The game is certainly the fixed anchor, which keeps fans going through a hard week of work or study. The match is a short holiday from real existence. Gray calls it ‘a time for blissful and infuriating distraction’.
The author is a true football fan whose authentic voice accurately describes those extra special times. For example, the fans shared experience in ‘Watching an away end erupt’,
“What makes it so good to watch is the anarchy of movement. Berserk limbs convulse. It is drunken nightclub dancing but on tightly-tiered rows. Hands are not raised for musical notes, but fists are held to the sky in salute of whichever God gave us goals away from home.”

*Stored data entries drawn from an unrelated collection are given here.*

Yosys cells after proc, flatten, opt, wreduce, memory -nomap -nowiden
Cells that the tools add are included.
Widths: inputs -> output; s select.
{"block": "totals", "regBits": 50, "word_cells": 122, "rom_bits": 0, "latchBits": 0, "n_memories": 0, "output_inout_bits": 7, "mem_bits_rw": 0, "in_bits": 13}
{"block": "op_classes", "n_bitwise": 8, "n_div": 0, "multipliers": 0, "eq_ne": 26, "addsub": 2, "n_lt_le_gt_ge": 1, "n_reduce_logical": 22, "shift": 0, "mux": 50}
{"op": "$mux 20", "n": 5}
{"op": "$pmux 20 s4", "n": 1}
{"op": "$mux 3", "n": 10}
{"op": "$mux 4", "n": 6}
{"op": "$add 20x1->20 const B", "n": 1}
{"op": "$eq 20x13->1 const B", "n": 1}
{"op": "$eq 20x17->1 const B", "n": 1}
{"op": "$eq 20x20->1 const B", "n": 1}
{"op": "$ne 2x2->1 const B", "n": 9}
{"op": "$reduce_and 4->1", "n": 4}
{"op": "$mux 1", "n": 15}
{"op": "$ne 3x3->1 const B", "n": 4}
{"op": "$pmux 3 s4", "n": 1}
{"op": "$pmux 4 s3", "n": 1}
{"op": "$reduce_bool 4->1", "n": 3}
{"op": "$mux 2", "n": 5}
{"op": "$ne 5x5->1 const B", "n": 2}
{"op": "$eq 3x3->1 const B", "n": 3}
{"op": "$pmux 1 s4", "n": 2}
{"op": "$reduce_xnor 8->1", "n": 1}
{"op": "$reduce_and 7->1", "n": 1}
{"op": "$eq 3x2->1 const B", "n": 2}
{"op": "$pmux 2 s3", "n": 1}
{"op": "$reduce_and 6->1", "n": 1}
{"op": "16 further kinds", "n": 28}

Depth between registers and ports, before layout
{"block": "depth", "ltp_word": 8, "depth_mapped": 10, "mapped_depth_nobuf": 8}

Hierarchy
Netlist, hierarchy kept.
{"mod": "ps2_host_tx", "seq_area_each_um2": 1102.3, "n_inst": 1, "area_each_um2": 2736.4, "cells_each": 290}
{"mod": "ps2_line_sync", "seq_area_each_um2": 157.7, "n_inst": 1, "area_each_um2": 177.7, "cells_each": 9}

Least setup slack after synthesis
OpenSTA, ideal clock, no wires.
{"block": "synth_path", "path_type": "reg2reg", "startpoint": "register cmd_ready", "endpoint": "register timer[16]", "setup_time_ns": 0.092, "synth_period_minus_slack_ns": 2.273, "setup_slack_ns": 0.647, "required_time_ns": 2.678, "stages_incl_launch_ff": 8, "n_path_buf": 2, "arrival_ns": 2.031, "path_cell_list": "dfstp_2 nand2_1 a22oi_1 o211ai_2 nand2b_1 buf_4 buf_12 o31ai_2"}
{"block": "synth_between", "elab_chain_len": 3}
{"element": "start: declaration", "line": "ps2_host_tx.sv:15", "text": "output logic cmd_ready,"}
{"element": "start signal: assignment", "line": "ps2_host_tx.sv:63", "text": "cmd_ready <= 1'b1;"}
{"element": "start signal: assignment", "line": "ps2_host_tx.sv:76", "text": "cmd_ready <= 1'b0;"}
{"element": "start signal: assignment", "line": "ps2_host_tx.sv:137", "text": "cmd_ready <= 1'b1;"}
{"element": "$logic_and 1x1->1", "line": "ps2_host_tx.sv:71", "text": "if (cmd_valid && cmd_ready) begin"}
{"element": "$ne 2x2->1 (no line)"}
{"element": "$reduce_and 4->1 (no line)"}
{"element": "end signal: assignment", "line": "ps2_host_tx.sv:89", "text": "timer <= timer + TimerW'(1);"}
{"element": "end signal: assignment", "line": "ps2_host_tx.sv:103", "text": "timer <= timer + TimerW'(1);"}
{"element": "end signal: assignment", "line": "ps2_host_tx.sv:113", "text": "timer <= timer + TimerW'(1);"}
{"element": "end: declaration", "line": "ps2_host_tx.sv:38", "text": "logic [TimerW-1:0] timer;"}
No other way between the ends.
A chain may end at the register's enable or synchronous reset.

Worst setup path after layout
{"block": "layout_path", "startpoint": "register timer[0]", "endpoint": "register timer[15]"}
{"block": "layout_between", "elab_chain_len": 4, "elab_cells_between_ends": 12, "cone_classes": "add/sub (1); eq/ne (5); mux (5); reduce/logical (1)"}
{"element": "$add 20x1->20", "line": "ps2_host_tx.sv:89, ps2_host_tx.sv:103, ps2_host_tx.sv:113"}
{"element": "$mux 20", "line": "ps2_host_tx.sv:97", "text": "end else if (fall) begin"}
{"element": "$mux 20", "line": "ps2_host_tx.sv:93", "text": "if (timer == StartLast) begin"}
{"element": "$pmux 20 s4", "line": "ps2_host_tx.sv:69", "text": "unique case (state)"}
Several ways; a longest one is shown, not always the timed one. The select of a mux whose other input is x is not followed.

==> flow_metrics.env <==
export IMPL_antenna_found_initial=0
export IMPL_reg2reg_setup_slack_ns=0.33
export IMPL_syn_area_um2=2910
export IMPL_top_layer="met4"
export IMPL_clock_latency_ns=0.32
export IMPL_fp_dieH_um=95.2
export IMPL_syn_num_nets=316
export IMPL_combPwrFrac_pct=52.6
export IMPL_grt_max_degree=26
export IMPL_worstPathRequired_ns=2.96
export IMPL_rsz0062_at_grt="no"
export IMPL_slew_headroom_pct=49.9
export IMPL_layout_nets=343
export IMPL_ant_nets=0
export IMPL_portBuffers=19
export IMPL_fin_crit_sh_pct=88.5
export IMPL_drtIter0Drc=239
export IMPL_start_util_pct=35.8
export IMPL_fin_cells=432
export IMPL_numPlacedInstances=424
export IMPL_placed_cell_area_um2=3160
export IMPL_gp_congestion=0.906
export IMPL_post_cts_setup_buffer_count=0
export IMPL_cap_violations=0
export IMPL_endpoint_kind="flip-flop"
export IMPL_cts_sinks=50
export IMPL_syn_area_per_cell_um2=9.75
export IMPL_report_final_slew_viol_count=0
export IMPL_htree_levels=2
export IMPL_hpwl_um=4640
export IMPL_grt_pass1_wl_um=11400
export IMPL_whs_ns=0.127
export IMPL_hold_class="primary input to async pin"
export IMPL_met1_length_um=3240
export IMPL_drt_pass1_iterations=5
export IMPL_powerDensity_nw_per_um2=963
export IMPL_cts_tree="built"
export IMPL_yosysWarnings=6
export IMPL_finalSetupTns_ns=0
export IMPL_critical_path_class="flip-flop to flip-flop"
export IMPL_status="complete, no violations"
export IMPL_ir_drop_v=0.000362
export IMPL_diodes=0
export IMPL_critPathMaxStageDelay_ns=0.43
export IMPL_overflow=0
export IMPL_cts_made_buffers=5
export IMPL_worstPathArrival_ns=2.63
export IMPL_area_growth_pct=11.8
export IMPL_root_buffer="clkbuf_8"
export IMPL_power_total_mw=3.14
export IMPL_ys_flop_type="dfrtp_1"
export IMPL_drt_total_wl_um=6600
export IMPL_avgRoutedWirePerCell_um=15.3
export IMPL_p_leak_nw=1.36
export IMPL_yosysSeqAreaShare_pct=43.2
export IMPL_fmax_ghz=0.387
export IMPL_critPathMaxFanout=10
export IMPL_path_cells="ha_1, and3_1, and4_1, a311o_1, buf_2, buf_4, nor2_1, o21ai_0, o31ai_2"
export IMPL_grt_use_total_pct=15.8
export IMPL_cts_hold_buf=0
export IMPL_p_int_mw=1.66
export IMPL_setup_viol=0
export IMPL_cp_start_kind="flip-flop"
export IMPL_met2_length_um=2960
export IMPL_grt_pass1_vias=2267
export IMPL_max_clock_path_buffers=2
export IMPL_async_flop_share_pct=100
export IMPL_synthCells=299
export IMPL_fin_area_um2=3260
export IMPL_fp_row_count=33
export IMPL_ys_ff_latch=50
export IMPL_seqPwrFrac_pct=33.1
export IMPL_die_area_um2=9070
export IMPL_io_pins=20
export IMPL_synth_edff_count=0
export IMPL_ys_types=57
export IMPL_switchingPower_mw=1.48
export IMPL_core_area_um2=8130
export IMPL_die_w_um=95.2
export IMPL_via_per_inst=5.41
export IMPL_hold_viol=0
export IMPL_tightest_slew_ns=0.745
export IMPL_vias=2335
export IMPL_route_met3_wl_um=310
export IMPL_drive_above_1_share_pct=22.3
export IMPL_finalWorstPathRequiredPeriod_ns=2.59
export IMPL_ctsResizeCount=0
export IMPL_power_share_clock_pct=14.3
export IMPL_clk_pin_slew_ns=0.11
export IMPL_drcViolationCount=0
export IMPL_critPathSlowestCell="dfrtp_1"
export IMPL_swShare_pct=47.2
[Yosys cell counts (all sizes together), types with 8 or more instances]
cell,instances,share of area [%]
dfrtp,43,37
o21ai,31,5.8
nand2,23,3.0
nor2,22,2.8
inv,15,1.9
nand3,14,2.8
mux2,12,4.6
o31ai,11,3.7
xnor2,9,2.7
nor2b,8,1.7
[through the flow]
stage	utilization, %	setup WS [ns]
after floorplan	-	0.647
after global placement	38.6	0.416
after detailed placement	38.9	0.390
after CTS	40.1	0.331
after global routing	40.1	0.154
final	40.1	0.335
$ cat src/rtl/os_array_sequencer.sv
// os_array_sequencer: output-stationary PE array tile sequencer; define OS_SEQ_FI_EN for fault-injection sequencing
module os_array_sequencer #(
  parameter int ROWS = 4,
  parameter int COLS = 4,
  parameter int K_WIDTH = 8,
  localparam int CNT_W = K_WIDTH + 4
) (
  input  logic               clk,
  input  logic               rst,
  input  logic               start,
  input  logic               abort,
  input  logic [K_WIDTH-1:0] k_len,
  output logic               busy,
  output logic               done,
  output logic               array_rst,
  output logic               fsm_op2_select,
  output logic               stat_bit,
  output logic               fsm_out_select,
  output logic [CNT_W-1:0]   feed_cnt,
  output logic [ROWS-1:0]    row_feed_en,
  output logic [COLS-1:0]    col_feed_en,
  output logic               drain_valid,
  output logic [2:0]         drain_row
`ifdef OS_SEQ_FI_EN
  ,
  input  logic               fi_arm,
  input  logic               fi_type,
  input  logic [CNT_W-1:0]   fi_cycle,
  output logic [1:0]         fault_inject
`endif
);
  typedef enum logic [2:0] {IDLE, CLEAR, COMPUTE, DRAIN, DONE} state_t;
  state_t state, ns;
  logic [K_WIDTH-1:0] k_q;
  logic [CNT_W-1:0] cnt_n, kx, last;
  logic [2:0] drow_n;
  logic [ROWS-1:0] row_n;
  logic [COLS-1:0] col_n;
  assign fsm_op2_select = 1'b0;
  assign stat_bit = 1'b0;
  assign kx = CNT_W'(k_q);
  assign last = kx + CNT_W'(ROWS + COLS - 2);
  // next state plus next values of every registered output; abort wins in the busy states
  always_comb begin
    ns = state;
    row_n = '0;
    col_n = '0;
    case (state)
      IDLE:    ns = start ? CLEAR : IDLE;
      CLEAR:   ns = abort ? IDLE : (k_q == '0 ? DRAIN : COMPUTE);
      COMPUTE: ns = abort ? IDLE : (feed_cnt == last ? DRAIN : COMPUTE);
      DRAIN:   ns = abort ? IDLE : (drain_row == 3'd0 ? DONE : DRAIN);
      default: ns = IDLE;
    endcase
    cnt_n = (state == COMPUTE && ns == COMPUTE) ? feed_cnt + CNT_W'(1) : '0;
    drow_n = ns != DRAIN ? 3'd0 : state == DRAIN ? drain_row - 3'd1 : 3'(ROWS - 1);
    for (int r = 0; r < ROWS; r++)
      row_n[r] = ns == COMPUTE && cnt_n >= CNT_W'(r) && cnt_n < CNT_W'(r) + kx;
    for (int c = 0; c < COLS; c++)
      col_n[c] = ns == COMPUTE && cnt_n >= CNT_W'(c) && cnt_n < CNT_W'(c) + kx;
  end
  // state, captured tile length and all registered outputs
  always_ff @(posedge clk or posedge rst)
    if (rst) begin
      state <= IDLE;
      k_q <= '0;
      busy <= 1'b0;
      done <= 1'b0;
      array_rst <= 1'b0;
      fsm_out_select <= 1'b0;
      drain_valid <= 1'b0;
      feed_cnt <= '0;
      drain_row <= 3'd0;
      row_feed_en <= '0;
      col_feed_en <= '0;
    end else begin
      state <= ns;
      if (state == IDLE && start) k_q <= k_len;
      busy <= ns inside {CLEAR, COMPUTE, DRAIN};
      done <= ns == DONE;
      array_rst <= ns == CLEAR;
      fsm_out_select <= ns == DRAIN;
      drain_valid <= ns == DRAIN;
      feed_cnt <= cnt_n;
      drain_row <= drow_n;
      row_feed_en <= row_n;
      col_feed_en <= col_n;
    end
`ifdef OS_SEQ_FI_EN
  logic arm_q, type_q;
  logic [CNT_W-1:0] fic_q;
  // fault request captured at start, fired on the matching COMPUTE cycle
  always_ff @(posedge clk or posedge rst)
    if (rst) begin
      arm_q <= 1'b0;
      type_q <= 1'b0;
      fic_q <= '0;
      fault_inject <= 2'b00;
    end else begin
      if (state == IDLE && start) begin
        arm_q <= fi_arm;
        type_q <= fi_type;
        fic_q <= fi_cycle;
      end
      fault_inject <= (ns == COMPUTE && arm_q && cnt_n == fic_q) ? {type_q, 1'b1} : 2'b00;
    end
`endif
endmodule

$ cat config.mk
export PLATFORM = sky130hd
export DESIGN_NAME = os_array_sequencer
export DESIGN_NICKNAME = d
export VERILOG_FILES = /design/src/rtl/os_array_sequencer.sv
export SDC_FILE = /design/constraint.sdc
export NUM_CORES = 1
export LEC_CHECK = 0
export ABC_CLOCK_PERIOD_IN_PS = 7500
export CORE_ASPECT_RATIO = 2
export CORE_MARGIN = 5
export CORE_UTILIZATION = 55
export CTS_CLUSTER_DIAMETER = 80
export DETAILED_ROUTE_END_ITERATION = 12
export MAX_ROUTING_LAYER = met4
export PLACE_DENSITY_LB_ADDON = 0.15
export SKIP_CTS_REPAIR_TIMING = 1
export SYNTH_ARGS = -nofsm -noshare
export SYNTH_HDL_FRONTEND = slang
export SYNTH_SLANG_ARGS = --single-unit
$ cat constraint.sdc
create_clock -name clk -period 7.5 [get_ports clk]
set_input_delay 1.5 -clock clk [delete_from_list [all_inputs] [get_ports clk]]
set_output_delay 1.5 -clock clk [all_outputs]
set_load 0.01 [all_outputs]
# Yosys cells after proc, flatten, opt, wreduce, memory -nomap -nowiden
# Cells that the tools add are included.
# Widths: inputs -> output; s select.
[word_totals]
elab_cells = 57
output_inout_bits = 30
in_bits = 12
reg_bits = 34
[op_classes]
addsub = 6
n_reduce_logical = 14
n_mux = 11
order_cmp = 8
eq_ne = 9
[ops]
columns = ["cell", "count"]
rows = [
  ["$lt 12x9->1", 3],
  ["$ge 12x1->1 const B", 2],
  ["$ge 12x2->1 const B", 2],
  ["$add 2x8->9 const A", 2],
  ["$add 12x1->12 const B", 1],
  ["$eq 12x9->1", 1],
  ["$eq 3x2->1 const B", 4],
  ["$lt 12x8->1", 1],
  ["$mux 12", 1],
  ["$mux 3", 4],
  ["$pmux 3 s4", 1],
  ["$logic_and 1x1->1", 10],
  ["$add 1x8->9 const A", 1],
  ["$add 8x3->9 const B", 1],
  ["$logic_not 8->1", 1],
  ["$eq 3x1->1 const B", 2],
  ["$logic_not 3->1", 2],
  ["$mux 2", 2],
  ["$eq 3x3->1 const B", 1],
  ["$mux 1", 3],
  ["$ne 3x2->1 const B", 1],
  ["$reduce_bool 3->1", 1],
  ["$sub 3x1->3 const B", 1],
]

# Longest topological paths before layout
[depth]
ltp_word = 11
ltp_mapped = 19
ltp_nobuf = 16

# Worst setup path before layout
# No wires, ideal clock.
[synth_path]
path_kind = "input to register"
start = "in abort"
end = "reg col_feed_en[2]"
t_arrival_ns = 4.276
path_slack_ns = 3.100
cell_stages = 15
path_cell_list = "nor4b_2 -> nand4_1 -> a2111oi_4 -> nand2_2 -> buf_6 -> nand2_1 -> buf_2 -> nor2_1 -> ha_1 -> and3_1 -> nand2_1 -> nor2_1 -> nor4b_1 -> nor3_1 -> o31a_1"
[synth_via]
elab_chain_len = 8
[synth_lines]
columns = ["element", "line_no", "rtl"]
rows = [
  ["start: declaration", "11", "input logic abort,"],
  ["$mux 3, or another cell as far along", "52", "DRAIN: ns = abort ? IDLE : (drain_row == 3'd0 ? DONE : DRAIN);"],
  ["$pmux 3 s4 (*)", "48", "case (state)"],
  ["$eq 3x2->1 (*)", "55", "cnt_n = (state == COMPUTE && ns == COMPUTE) ? feed_cnt + CNT_W'(1) : '0;"],
  ["$logic_and 1x1->1 (*)", "55", ""],
  ["$mux 12 (*)", "55", ""],
  ["named net cnt_n[7]", "35", "logic [CNT_W-1:0] cnt_n, kx, last;"],
  ["$ge 12x2->1", "60", "col_n[c] = ns == COMPUTE && cnt_n >= CNT_W'(c) && cnt_n < CNT_W'(c) + kx;"],
  ["$logic_and 1x1->1", "60", ""],
  ["$logic_and 1x1->1 (*)", "60", ""],
  ["named net col_n[2]", "38", "logic [COLS-1:0] col_n;"],
  ["end signal: assignment", "87", "col_feed_en <= col_n;"],
  ["end: declaration", "21", "output logic [COLS-1:0] col_feed_en,"],
]
# The timed path passes the listed nets; every way through them passes the cells marked *.
# A chain may end at the register's enable or synchronous reset.

# Final worst setup path
# Ends and elaborated chain as after synthesis.

==> run summary <==
worst path arrival time: 5.25 ns
sequential share of the synthesized area: 0.282
setup TNS: 0 ns
row cnt: 38
die width: 62.4 um
# nets final: 416
Psw: 344 uW
Initial DRC Count: 208
Initial Utilization: 0.561
Critical Path Source: abort
area leader, netlist: dfrtp_1
RR Startpoint: k_q[1]
Worst-path clk slew: 0.07 ns
Die H: 115 um
vias in the first global route: 2,689
Crit Path Max Fanout: 16
CTS H-Tree Depth: 2
clock share of power: 0.181
Synth async-reset ratio: 1.00
ranking of synthesized cells by area: dfrtp_1 (28%), ha_1 (14%), xnor2_1 (8.7%), nand2_1 (3.9%), nor2_1 (3.9%)
logic gate share of total power: 0.470
# fillers: 478
critical path type: in2reg
Via-to-Cell Ratio: 6.24
initial antenna violation count: 0
fin crit share: 0.677
Remaining Overflow, GRT: 0
Ys Warns: 0
Least-Margin Pin Slew: 0.590 ns
sequential fraction of design power: 0.350
Crit. End Element: flop
core region area: 5370 sq um
layout cell share with drive strength beyond 1: 0.0699
Clock Tree Buf Depth: 2
Clk Latency, worst-skew pair: 0.28 ns
largest net degree at the start of global routing: 35
post-detail-place hpwl: 6.65 mm
Peak VDD IR: 196 uV
DRT Wirelength: 8.37 mm
I/O pin count: 42
clock skew: 0.00624 ns
Data required, critical path: 7.67 ns
post-synth top area share: 0.282
Slew Viols, Final: 0
P_leak: 1.46 nW
min-delay src: drain_row[0]
Sw Share: 0.438
Worst Hold Class: reg2reg
Detail Route Antenna Nets: 0
Slew HR: 0.604
status: finished, final reports clean
CTS Buf Count: 5
Top FF cell, synth: dfrtp_1
die area: 7160 sq um
syn avg cell area: 8.67 sq um
via total after detailed routing: 2,694
Synth Cell Area: 3020 sq um
first-pass GRT wire length: 13.6 mm
Root Buffer: clkbuf_8
CP startpoint kind: input port
Final Hold Viols: 0
per-cell routed wire length: 19.4 um
Final setup viols: 0
Pre-antenna DRT Iters: 5
Syn Inst Count: 348
RSZ-0062 raised after global routing: no
DR DRC count: 0
CTS tree: built
Seq cells post-synth: 34
GPL Wtd Cong: 0.966
fin util: 0.642
Post-synth EDFFs: 0
Yosys cell types: 61
Global Route Usage Sum: 0.249
Max Freq: 0.197 GHz
PD cells: 228 nW/um^2
internal power: 441 uW
Max Cap Violations: 0
Antenna Cells: 0
Port Buffers: 39
crit path time final: 5.07 ns
area added between synthesis and finish: 14.3%
Sink Count: 34
cell usage after synthesis (2+ instances only):
master / n
a31oi_1: 7
buf_4: 11
or3_1: 3
nor4b_1: 5
inv_1: 20
ha_1: 33
nor3_1: 10
nand2_1: 31
clkbuf_1: 8
and4_1: 2
nor4_1: 5
a21oi_1: 12
or4_1: 2
o2111ai_1: 3
o21ai_0: 17
o211a_1: 2
nand3b_1: 2
o31a_1: 3
a211oi_1: 4
xnor2_1: 30
buf_2: 7
and3_1: 2
xor2_1: 9
nand3_1: 10
dfrtp_1: 34
nand4_1: 8
nor2_1: 31
a21o_1: 4
routing by layer:
layer / vias to the layer above / wire length [um] / global-route usage / part of all wire
met5: - / 0 / - / 0
met3: 45 / 383 / 0.0303 / 0.046
met4: 0 / 792 / 0.198 / 0.095
met2: 110 / 4390 / 0.438 / 0.52
li1: 1271 / - / - / -
met1: 1268 / 2800 / 0.242 / 0.33
cells in the final DEF (no fill, tap or decap), types with 6 or more instances in the layout:
master and count:
nor2_1 31, a31oi_1 7, nand3_1 10, nand4_1 8, inv_1 20, clkbuf_8 6, a21oi_1 12, nor3_1 10
xor2_1 9, nand2_1 31, xnor2_1 30, clkdlybuf4s50_1 39, dfrtp_1 34, ha_1 33, o21ai_0 17
cell families (layout without fill, tap and decap cells):
family	after synthesis	after routing	share of synthesized area
compound gates	68	68	0.164
simple gates	124	124	0.218
mux	1	1	0.00332
flops	34	34	0.282
xor+xnor	39	39	0.113
buf+inv	47	70	0.0776
fa+ha+maj	34	34	0.141
other cells	1	2	0.00124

Gray’s prose-poetry is at its best when describing those shared football experiences such as ‘Listening to the results in a car’.
“To listen to the results in a confined space of a car remains therapeutic. It is the shipping forecast for us football fans”.
Also when describing ‘Outfield players in goal’.
“For some reason a goalkeeper’s shirt, is always too big for an outfield player. It flaps baggily in the wind, and laps towards the ends of his shorts. He pulls on gloves drenched heavy by sweat, yanking Velcro wrist straps tight with his mouth, and only then begins to tuck in his shirt. It is like shoving a flag into a drain and when he is finished, he still resembles a schoolboy dressed from a lost-property box. Once he has jumped up to demonstrate – to himself as much as anyone else – that he can reach the crossbar, play can begin”.
This book reminds us all of the innocent pleasures of the beautiful game and it provides a wonderful antidote to the money-sodden excesses of the modern game.
Saturday, 3pm. 50 Eternal Delights of Modern Football by Daniel Gray is published by Bloomsbury.
This review was published in the October/November 2016 edition of Late Tackle magazine.